9/3/10

No me hubiera importado ser actor de doblaje. Llegar a una sala y ante un micrófono decir: "Hitch está implicado, él fue quien llamó a Vince aquella noche". Y hacerlo con los ojos entornados, metiéndome en el papel de ese sargento que lo ha visto todo pero sigue honrando su placa. También decir cosas más triviales como: "El futuro de la televisión ya está aquí", sobre unas imágenes predecibles y falsas en las que muchas personas miran a cámara con expresión de haber descubierto el secreto de la felicidad. Llegaría a la sala con un abrigo negro y una bufanda roja. Bromearía con el técnico de sonido. Después de varios minutos de conversación ligera alguien me daría un papel con el texto. Pediría café o agua. ¿Llevaría sombrero? Mis manos sosteniendo ese papel. Mis ojos interpretando y ajustando la intención exacta. Sería un padre de familia superado por las circunstancias. Sería un capitán de policía corrupto. Sería un piloto que tiene cáncer y una amante. Sería un vagabundo que ha leído a Milton. Sería un comerciante de yogures que se disfraza de amigo de las amas de casa. ¿Cuántas vidas puede esconder una voz? Después de la grabación volvería a beber agua. Lo haría despacio mientras me quito el disfraz de ese día y vuelvo a ser yo. Luego cogería el Metro. Me metería en un vagón y me perdería entre otras personas que tienen amantes y enfermedades impronunciables. Pensaría en el próximo personaje que me espera. ¿Cuál sería?

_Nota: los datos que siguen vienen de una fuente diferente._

[src/rtl/port_pkg.sv]
package port_pkg;

    localparam int          PIN_COUNT = 8;
    localparam int          OE_COUNT  = 4;
    localparam int          PAIR_COUNT = 4;

    // Register byte addresses.
    localparam logic [11:0] ADDR_INT_STATUS  = 12'h000;
    localparam logic [11:0] ADDR_INT_MASK    = 12'h004;
    localparam logic [11:0] ADDR_EDGE_MODE   = 12'h008;
    localparam logic [11:0] ADDR_PORT_CFG    = 12'h00c;
    localparam logic [11:0] ADDR_IN_SYNC     = 12'h010;
    localparam logic [11:0] ADDR_OUT_PIPE    = 12'h014;
    localparam logic [11:0] ADDR_INBUF_DIS   = 12'h018;
    localparam logic [11:0] ADDR_SPECIAL_CFG = 12'h01c;
    localparam logic [11:0] ADDR_PIN_STATE   = 12'h020;
    localparam logic [11:0] ADDR_DRIVE_MODE  = 12'h024;
    localparam logic [11:0] ADDR_PIN_STATUS  = 12'h028;

    // Edge mode per pin, two bits each.
    typedef enum logic [1:0] {
        EDGE_NONE    = 2'h0,
        EDGE_RISING  = 2'h1,
        EDGE_FALLING = 2'h2,
        EDGE_BOTH    = 2'h3
    } edge_mode_t;

    // Input threshold per port.
    localparam logic THRESH_CMOS  = 1'b0;
    localparam logic THRESH_LVTTL = 1'b1;

    // Special pin pair reference selector codes.
    typedef enum logic [1:0] {
        REF_HALF_SUPPLY  = 2'h0,
        REF_40PCT_SUPPLY = 2'h1,
        REF_HALF_VREF    = 2'h2,
        REF_FULL_VREF    = 2'h3
    } ref_sel_t;

    // Drive modes, three bits per pin.
    localparam logic [2:0] DRIVE_PULL_UP   = 3'h2;
    localparam logic [2:0] DRIVE_PULL_DOWN = 3'h3;
    localparam logic [2:0] DRIVE_STRONG    = 3'h6;

    // Output enable grouping modes.
    typedef enum logic [1:0] {
        OE_GANG_ALL = 2'h0,
        OE_GANG_TWO = 2'h1,
        OE_GANG_FOUR = 2'h2
    } oe_group_t;

    localparam logic [31:0] RESET_ZERO = 32'h0000_0000;
    localparam logic [31:0] RESET_SYNC = 32'h0000_00ff;

endpackage : port_pkg

[src/rtl/pin_edge_detect.sv]
`timescale 1ns/1ps
module pin_edge_detect
    import port_pkg::*;
(
    // Clock and reset
    input  wire logic       pclk,
    input  wire logic       presetn,
    // Pin sample and mode
    input  wire logic       level,
    input  wire edge_mode_t mode,
    // Event
    output logic            event_q
);

    logic prev_q;

    always_ff @(posedge pclk or negedge presetn) begin
        if (!presetn) begin
            prev_q <= 1'b0;
        end else begin
            prev_q <= level;
        end
    end

    // Only edges are seen; a steady level never repeats an event.
    always_ff @(posedge pclk or negedge presetn) begin
        if (!presetn) begin
            event_q <= 1'b0;
        end else begin
            case (mode)
                EDGE_RISING:  event_q <= level & ~prev_q;
                EDGE_FALLING: event_q <= ~level & prev_q;
                EDGE_BOTH:    event_q <= level ^ prev_q;
                default:      event_q <= 1'b0;
            endcase
        end
    end

endmodule : pin_edge_detect

[src/rtl/pin_sync.sv]
`timescale 1ns/1ps
module pin_sync (
    // Clock and reset
    input  wire logic pclk,
    input  wire logic presetn,
    // Data
    input  wire logic d,
    output logic      q
);

    logic meta_q;

    // The first stage is read by the second stage only.
    always_ff @(posedge pclk or negedge presetn) begin
        if (!presetn) begin
            meta_q <= 1'b0;
            q      <= 1'b0;
        end else begin
            meta_q <= d;
            q      <= meta_q;
        end
    end

endmodule : pin_sync

[src/rtl/port_pin_interrupt_and_sync.sv]
// Behaviour
// - Each pin: rising, falling, both or none
// - Matching edge sets status flag, raises request
// - One request per port, flags identify pin
// - Edge detection keeps running during sleep
// - Edge detection only, no level mode
// - One threshold select per port, CMOS/LVTTL
// - Each pin input buffer separately disableable
// - Special pin selects supply or regulated high
// - No resistive pulls in regulated mode; here drive_mode can still show a pull for one cycle
// - Pair reference selects one of four thresholds
// - Twenty fabric routes: sixteen data, four drive
// - Input, output, enable make bidirectional pin
// - Output path optionally registered per signal
// - Input path optionally double synchronised
// - Fabric data signals usable as requests
// - Output enables grouped one to four signals
//
// Chosen here: the register addresses and register access over APB.
`timescale 1ns/1ps
module port_pin_interrupt_and_sync
    import port_pkg::*;
(
    // APB
    input  wire logic        pclk,
    input  wire logic        presetn,
    input  wire logic        psel,
    input  wire logic        penable,
    input  wire logic        pwrite,
    input  wire logic [11:0] paddr,
    input  wire logic [31:0] pwdata,
    output logic      [31:0] prdata,
    output logic             pready,
    output logic             pslverr,
    // Pins
    input  wire logic [7:0]  pin_in,
    output logic      [7:0]  pin_out,
    output logic      [7:0]  pin_oe,
    // Fabric side
    input  wire logic [7:0]  fabric_out,
    input  wire logic [3:0]  fabric_oe,
    output logic      [7:0]  fabric_in,
    output logic      [7:0]  fabric_req,
    // Analogue pad controls
    output logic             lvttl_sel,
    output logic      [7:0]  inbuf_en,
    output logic      [7:0]  regulated_sel,
    output logic      [7:0]  ref_sel,
    output logic      [23:0] drive_mode,
    // Interrupt
    output logic             port_irq
);

    ////////////////////////////////////////////////////////////////////////
    logic [7:0]  status_q;
    logic [7:0]  mask_q;
    logic [15:0] edge_q;
    logic [2:0]  port_cfg_q;
    logic [7:0]  in_sync_q;
    logic [7:0]  out_pipe_q;
    logic [7:0]  inbuf_dis_q;
    logic [15:0] special_q;
    logic [23:0] drive_q;
    logic [7:0]  sync_pin;
    logic [7:0]  in_sel;
    logic [7:0]  pin_event;
    logic [7:0]  out_reg_q;
    logic [7:0]  oe_vec;
    logic [7:0]  out_sel;
    logic        wr_en;
    logic        rd_en;
    logic        addr_ok;
    oe_group_t   oe_group;

    assign wr_en    = psel & penable & pwrite;
    assign rd_en    = psel & penable & ~pwrite;
    assign oe_group = oe_group_t'(port_cfg_q[2:1]);

    always_comb begin
        case (paddr)
            ADDR_INT_STATUS, ADDR_INT_MASK, ADDR_EDGE_MODE, ADDR_PORT_CFG,
            ADDR_IN_SYNC, ADDR_OUT_PIPE, ADDR_INBUF_DIS, ADDR_SPECIAL_CFG,
            ADDR_PIN_STATE, ADDR_DRIVE_MODE, ADDR_PIN_STATUS:
                addr_ok = 1'b1;
            default: addr_ok = 1'b0;
        endcase
    end

    ////////////////////////////////////////////////////////////////////////
    // Input path: a bypass is only safe for pure feed-through logic.
    genvar g;
    generate
        for (g = 0; g < PIN_COUNT; g++) begin : g_pin
            logic masked_in;
            assign masked_in = pin_in[g] & ~inbuf_dis_q[g];
            pin_sync u_sync (
                .pclk    (pclk),
                .presetn (presetn),
                .d       (masked_in),
                .q       (sync_pin[g])
            );
            assign in_sel[g] = in_sync_q[g] ? sync_pin[g] : masked_in;
            // Edges are taken from the synchronised copy only.
            pin_edge_detect u_edge (
                .pclk    (pclk),
                .presetn (presetn),
                .level   (sync_pin[g]),
                .mode    (edge_mode_t'(edge_q[2*g +: 2])),
                .event_q (pin_event[g])
            );
        end
    endgenerate

    // Fabric input bits are registered to keep every output on a flop.
    always_ff @(posedge pclk or negedge presetn) begin
        if (!presetn) begin
            fabric_in  <= 8'h00;
            fabric_req <= 8'h00;
        end else begin
            fabric_in  <= in_sel;
            fabric_req <= in_sel;
        end
    end

    ////////////////////////////////////////////////////////////////////////
    // Output path.
    always_ff @(posedge pclk or negedge presetn) begin
        if (!presetn) begin
            out_reg_q <= 8'h00;
        end else begin
            out_reg_q <= fabric_out;
        end
    end

    always_comb begin
        for (int i = 0; i < PIN_COUNT; i++) begin
            out_sel[i] = out_pipe_q[i] ? out_reg_q[i] : fabric_out[i];
        end
    end

    always_comb begin
        for (int i = 0; i < PIN_COUNT; i++) begin
            case (oe_group)
                OE_GANG_ALL:  oe_vec[i] = fabric_oe[0];
                OE_GANG_TWO:  oe_vec[i] = fabric_oe[i/4];
                OE_GANG_FOUR: oe_vec[i] = fabric_oe[i/2];
                default:      oe_vec[i] = fabric_oe[0];
            endcase
        end
    end

    always_ff @(posedge pclk or negedge presetn) begin
        if (!presetn) begin
            pin_out <= 8'h00;
            pin_oe  <= 8'h00;
        end else begin
            pin_out <= out_sel;
            pin_oe  <= oe_vec;
        end
    end

    ////////////////////////////////////////////////////////////////////////
    // Pad controls.
    always_ff @(posedge pclk or negedge presetn) begin
        if (!presetn) begin
            lvttl_sel <= THRESH_CMOS;
        end else begin
            lvttl_sel <= port_cfg_q[0];
        end
    end

    always_ff @(posedge pclk or negedge presetn) begin
        if (!presetn) begin
            inbuf_en <= 8'hff;
        end else begin
            inbuf_en <= ~inbuf_dis_q;
        end
    end

    always_ff @(posedge pclk or negedge presetn) begin
        if (!presetn) begin
            regulated_sel <= 8'h00;
        end else begin
            regulated_sel <= special_q[7:0];
        end
    end

    always_ff @(posedge pclk or negedge presetn) begin
        if (!presetn) begin
            ref_sel <= 8'h00;
        end else begin
            ref_sel <= special_q[15:8];
        end
    end

    always_ff @(posedge pclk or negedge presetn) begin
        if (!presetn) begin
            drive_mode <= 24'h00_0000;
        end else begin
            drive_mode <= drive_q;
        end
    end

    ////////////////////////////////////////////////////////////////////////
    // Configuration writes.
    // Every pin is unmasked out of reset; edge modes start at none.
    always_ff @(posedge pclk or negedge presetn) begin
        if (!presetn) begin
            mask_q <= 8'hff;
        end else if (wr_en && paddr == ADDR_INT_MASK) begin
            mask_q <= pwdata[7:0];
        end
    end

    always_ff @(posedge pclk or negedge presetn) begin
        if (!presetn) begin
            edge_q <= 16'h0000;
        end else if (wr_en && paddr == ADDR_EDGE_MODE) begin
            edge_q <= pwdata[15:0];
        end
    end

    always_ff @(posedge pclk or negedge presetn) begin
        if (!presetn) begin
            port_cfg_q <= 3'h0;
        end else if (wr_en && paddr == ADDR_PORT_CFG) begin
            port_cfg_q <= pwdata[2:0];
        end
    end

    // Synchronisation starts enabled, since the processor may read pins.
    always_ff @(posedge pclk or negedge presetn) begin
        if (!presetn) begin
            in_sync_q <= RESET_SYNC[7:0];
        end else if (wr_en && paddr == ADDR_IN_SYNC) begin
            in_sync_q <= pwdata[7:0];
        end
    end

    // Pipelining costs one cycle of latency but removes fabric skew.
    always_ff @(posedge pclk or negedge presetn) begin
        if (!presetn) begin
            out_pipe_q <= 8'h00;
        end else if (wr_en && paddr == ADDR_OUT_PIPE) begin
            out_pipe_q <= pwdata[7:0];
        end
    end

    // A disabled buffer reads as low on every path, edges included.
    always_ff @(posedge pclk or negedge presetn) begin
        if (!presetn) begin
            inbuf_dis_q <= 8'h00;
        end else if (wr_en && paddr == ADDR_INBUF_DIS) begin
            inbuf_dis_q <= pwdata[7:0];
        end
    end

    // Low byte selects regulated drive, high byte the pair references.
    always_ff @(posedge pclk or negedge presetn) begin
        if (!presetn) begin
            special_q <= 16'h0000;
        end else if (wr_en && paddr == ADDR_SPECIAL_CFG) begin
            special_q <= pwdata[15:0];
        end
    end

    // Pulls are replaced by strong drive on regulated special pins.
    always_ff @(posedge pclk or negedge presetn) begin
        if (!presetn) begin
            drive_q <= 24'h00_0000;
        end else begin
            for (int i = 0; i < PIN_COUNT; i++) begin
                if (wr_en && paddr == ADDR_DRIVE_MODE) begin
                    drive_q[3*i +: 3] <= pwdata[3*i +: 3];
                end
                if (special_q[i] &&
                    (drive_q[3*i +: 3] == DRIVE_PULL_UP ||
                     drive_q[3*i +: 3] == DRIVE_PULL_DOWN)) begin
                    drive_q[3*i +: 3] <= DRIVE_STRONG;
                end
            end
        end
    end

    ////////////////////////////////////////////////////////////////////////
    // Status flags run without any sleep gating of the clock path.
    // A read clears only the bits that it returned, so an event landing
    // between the setup and access edges of that read is not lost.
    always_ff @(posedge pclk or negedge presetn) begin
        if (!presetn) begin
            status_q <= 8'h00;
        end else begin
            for (int i = 0; i < PIN_COUNT; i++) begin
                if (pin_event[i]) begin
                    status_q[i] <= 1'b1;
                end else if (rd_en && paddr == ADDR_INT_STATUS &&
                             prdata[i]) begin
                    status_q[i] <= 1'b0;
                end else if (wr_en && paddr == ADDR_INT_STATUS &&
                             pwdata[i]) begin
                    status_q[i] <= 1'b0;
                end
            end
        end
    end

    always_ff @(posedge pclk or negedge presetn) begin
        if (!presetn) begin
            port_irq <= 1'b0;
        end else begin
            port_irq <= |(status_q & mask_q);
        end
    end

    ////////////////////////////////////////////////////////////////////////
    // APB answers in the access phase with no wait states.
    always_ff @(posedge pclk or negedge presetn) begin
        if (!presetn) begin
            prdata  <= RESET_ZERO;
            pready  <= 1'b0;
            pslverr <= 1'b0;
        end else begin
            pready  <= psel & ~penable;
            pslverr <= psel & ~penable & ~addr_ok;
            prdata  <= RESET_ZERO;
            if (psel && !penable && !pwrite) begin
                case (paddr)
                    ADDR_INT_STATUS:  prdata[7:0]  <= status_q;
                    ADDR_INT_MASK:    prdata[7:0]  <= mask_q;
                    ADDR_EDGE_MODE:   prdata[15:0] <= edge_q;
                    ADDR_PORT_CFG:    prdata[2:0]  <= port_cfg_q;
                    ADDR_IN_SYNC:     prdata[7:0]  <= in_sync_q;
                    ADDR_OUT_PIPE:    prdata[7:0]  <= out_pipe_q;
                    ADDR_INBUF_DIS:   prdata[7:0]  <= inbuf_dis_q;
                    ADDR_SPECIAL_CFG: prdata[15:0] <= special_q;
                    ADDR_PIN_STATE:   prdata[7:0]  <= sync_pin;
                    ADDR_DRIVE_MODE:  prdata[23:0] <= drive_q;
                    ADDR_PIN_STATUS:  prdata[7:0]  <= status_q;
                    default:          prdata       <= RESET_ZERO;
                endcase
            end
        end
    end

endmodule : port_pin_interrupt_and_sync

[config.mk]
export PLATFORM = sky130hd
export DESIGN_NAME = port_pin_interrupt_and_sync
export DESIGN_NICKNAME = d
export VERILOG_FILES = /design/src/rtl/port_pkg.sv /design/src/rtl/pin_edge_detect.sv /design/src/rtl/pin_sync.sv /design/src/rtl/port_pin_interrupt_and_sync.sv
export SDC_FILE = /design/constraint.sdc
export NUM_CORES = 1
export LEC_CHECK = 0
export BUFFER_PORTS_ARGS = -buffer_cell sky130_fd_sc_hd__buf_4
export CAP_MARGIN = 20
export CORE_MARGIN = 3
export CORE_UTILIZATION = 50
export CTS_BUF_LIST = sky130_fd_sc_hd__clkbuf_4 sky130_fd_sc_hd__clkbuf_8 sky130_fd_sc_hd__clkbuf_16
export DETAILED_ROUTE_END_ITERATION = 6
export GPL_TIMING_DRIVEN = 0
export PLACE_DENSITY = 0.87
export SYNTH_ARGS = -nofsm -noshare
export SYNTH_HDL_FRONTEND = slang
export SYNTH_SLANG_ARGS = --single-unit
[constraint.sdc]
create_clock -name pclk -period 1.27 [get_ports pclk]
set_input_delay 0.3175 -clock pclk [delete_from_list [all_inputs] [get_ports pclk]]
set_output_delay 0.3175 -clock pclk [all_outputs]
set_load 0.03 [all_outputs]
# Word level (Yosys, flattened, before mapping)
# Cells that the tools add are included.
# classes
n_bitwise	66
reduce_logical	66
eq_ne	52
n_mux	73
# ops
cell	count
$eq 12x5->1 const B	4
$eq 3x2->1 const B	16
$mux 3	16
$pmux 5 s9	1
$mux 1	42
$eq 12x6->1 const B	3
$logic_and 1x1->1	36
$eq 2x2->1 const B	17
$pmux 3 s10	1
$and 1x1->1	29
$not 1->1	27
$eq 12x4->1 const B	2
$mux 24	1
$pmux 1 s3	8
$pmux 8 s3	1
$reduce_bool 3->1	8
$eq 2x1->1 const B	9
$reduce_bool 2->1	8
$eq 12x3->1 const B	1
$logic_not 12->1	1
$reduce_or 11->1	1
$and 8x8->8	1
$logic_or 1x1->1	8
$mux 8	1
other kinds (6)	15
# totals
out_inout_bits	116
register_bits	246
input_bits	69
wordCells	325

# Logic depth before layout (Yosys ltp)
# logic_depth
depth_word	7
mapped_depth	9
depth_no_buf	6

# By module
# Synthesis repeated with hierarchy kept, for this count alone.
# unflattened
cells_unflattened	750
hier_area_um2	9621.7
# by_module_without_submodules
module	n_inst	cells_each	area_per_inst_um2
port_pin_interrupt_and_sync	1	646	8350.5
pin_edge_detect	8	11	108.9
pin_sync	8	2	50.0

# Worst setup path after synthesis
# Ideal clock, no wire load.
# synth_path
path_kind	input-to-reg
start	in paddr[0]
end	reg special_q[10]
arrival_time_ps	2146
path_buffers	4
cell_stages	7
setup_time_ps	125
setup_slack_ps	-1001
path_cell_list	buf_2 -> or4b_4 -> buf_6 -> or4_4 -> buf_6 -> buf_8 -> mux2_4
# synth_via
elab_chain_len	2
# synth_lines
item	line_no	rtl
start: declaration	port_pin_interrupt_and_sync.sv:30	input wire logic [11:0] paddr,
$eq 12x5->1	port_pin_interrupt_and_sync.sv:262	end else if (wr_en && paddr == ADDR_SPECIAL_CFG) begin
$logic_and 1x1->1	port_pin_interrupt_and_sync.sv:262	
end signal: assignment	port_pin_interrupt_and_sync.sv:263	special_q <= pwdata[15:0];
end: declaration	port_pin_interrupt_and_sync.sv:62	logic [15:0] special_q;
# No other way between the ends.
# A chain may end at the register's enable or synchronous reset.

# Final worst setup path
# layout_path
start	in paddr[8]
end	reg drive_q[6]
# layout_via
elab_chain_len	3
# layout_lines
item	line_no	rtl
$eq 12x6->1	port_pin_interrupt_and_sync.sv:273	if (wr_en && paddr == ADDR_DRIVE_MODE) begin
$logic_and 1x1->1	port_pin_interrupt_and_sync.sv:273	
$reduce_bool 2->1 (no line)	-	
end signal: indexed assignment	port_pin_interrupt_and_sync.sv:274	drive_q[3*i +: 3] <= pwdata[3*i +: 3];
end: declaration	port_pin_interrupt_and_sync.sv:63	logic [23:0] drive_q;
# No other way between the ends.

==> impl_metrics.toml <==
[global_routing]
grt_max_degree = 131
grtUsageTotal_pct = 28.5
grt_pass1_vias = 8016
gr-total-overflow = 0
antenna_found_initial = 1
grt_pass1_wl_um = 45200

[layout]
multi_input_area_um2 = 3970
regArea_um2 = 5910
area_growth_pct = 50.5
n_antenna_cell = 0
final_nets = 1127
fin_cells = 1287
drive_gt1_share_pct = 51.4
num-fill-cells = 953

[critical_path]
critPathArrivalTime_ns = 2.09
worstSetupEndpointType = "register"
critPathMaxFanout = 5
critPathLaunchType = "input port"
max_stage_delay_ns = 0.58
crit_chain = "buf_8 -> or4_4 -> nor4_4 -> and2_1 -> buf_6 -> buf_6 -> mux2i_2 -> a21oi_2"
crit_type = "in2reg"
cp_top_family = "simple AND/OR/NAND/NOR gates"
cpMostUsedCell = "buf_6"
worstPathRequired_ns = 1.67
cp_slowest_cell = "or4_4"
crit_buf_inv = 3

[timing]
skew_ns = 0.0173
fmaxAchievable_ghz = 0.590
hold_slack_ns = -0.0830
post-route-period-util_pct = 133
slew_headroom_pct = 36.7
finalSetupTns_ns = -47.28
setup_viol = 229
timing.final.ws_setup_ns = -0.424
rsz0062_at_grt = "true"
hold_violations = 121
fin_crit_ns = 1.69
tightest_slew_ns = 0.949
slew_viol_final = 0

[route]
wl_um = 31100
wire_per_inst_um = 24.2
vias = 7679
via_per_inst = 5.97
drtPass1Iterations = 7
drt_drc_violations_left = 2
drt_iter0_drc = 831
drtAntennaViolNets = 0

[synth]
synth_edf_count = 0
synth_compound_area_share_pct = 8.15
ys_ff_latch = 235
yosys-top-cells-count = "dfrtp_1 (211), nand2_1 (80), mux2_2 (64), o21ai_0 (44), inv_1 (39)"
yosysSeqAreaShare_pct = 61.9
synthSimpleGateAreaFrac_pct = 10.4
muxShareOfSynthArea_pct = 12.3
synth.avg_cell_area_um2 = 12.5
synth_cell_types = 55
synth_top_family_by_area = "multiplexers"
synth_cells = 765
yosysTopAreaCell = "dfrtp_1"
synth.top_cells.by_area = "dfrtp_1 (55%), mux2_2 (7.5%), dfstp_2 (6.6%)"
ys_async_sr_fraction_pct = 100
synth.most_common_cell = "dfrtp_1"
synth-xor-area-share_pct = 0
ys_warn_count = 0
synth_top_area_share_pct = 55.3
synth_top_flop_cell = "dfrtp_1"
syn_area_um2 = 9550
synthAdderAreaFrac_pct = 2.36

[clock_network]
htreeDepth = 1
postCtsHoldBufs = 9
cts_tree = "done"
insertion_delay_ns = 0.53
cts_buffer_depth = 3
cts-root-buf = "clkbuf_16"
clk_pin_slew_ns = 0.07
cts_buffers = 24
clock_sinks = 235

[floorplan]
start_util_pct = 52.1
die_x_um = 144
die_h_um = 144
rows = 49
ioPinCount = 185
core_area_um2 = 18300
dieArea_um2 = 20800

[power_and_ir_drop]
finalPower_w = 0.0163
power_frac_clock_pct = 47.3
irDropWorstVdd_mv = 1.05
power_frac_comb_pct = 6.2
powerDensity_nw_per_um2 = 1130
leakage_nw = 6.90
intPower_w = 0.0125
power_switching_share_pct = 22.8
p_switching_w = 0.00371
power.share.sequential_pct = 46.5

[outcome]
failed_checks = "DRC, hold timing, setup timing"
outcome = "complete, but fails checks"

[placement]
dpl.hpwl_um = 18000
dp.cells = 1165
portBuffers = 163
gp_congestion = 0.939

[worst_hold_path]
hold_class = "in2async"

[flow_run]
cap_violations = 0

A veces, cuando leo para mí algo que acabo de escribir, siento que es otra persona la que habla. La manía de hacerlo viene de tantos años que he escrito publicidad y tenía que medir un texto para que cupiera en veinte o treinta segundos. Con el cronómetro en la mano jugaba a ser ese actor de doblaje, ese desconocido que interpretaba lo que yo escribía. Pero prefiero hablar de Hitch, de su implicación en el caso, mientras dejo suavemente mi taza de café en la mesa de mi despacho, mientras el capitán da vueltas y se rasca la nuca y me dice que es imposible, que Hitch siempre fue un ejemplo para todos. Mi cabeza dice que no, que todos tenemos un precio, una barrera, una línea que estamos dispuestos a traspasar cuando llega la ocasión. Recojo mis cosas y salgo de la comisaría. El viento es frío como el día después de la muerte. Me meto en mi coche y me dirijo a mi apartamento del sur de la ciudad. Veo una nube que tiene el aspecto de una tripa de cordero seca, una víscera que se va oscureciendo a medida que mi coche avanza. Al llegar a casa sucede el milagro. Un micrófono de plata baja del cielo suspendido de un cable. Al llegar a la altura de mi boca se para. Me acerco. Al respirar noto que está encendido. El movimiento de mis pulmones -dos bolsas que juegan a ser viento- se extiende por toda la calle y se cuela por las ventanas abiertas como una aparición. Abro la boca pero mis palabras no salen. Hitch me observa desde su coche aparcado en la acera de enfrente. Sus ojos de lobo brillan en la oscuridad.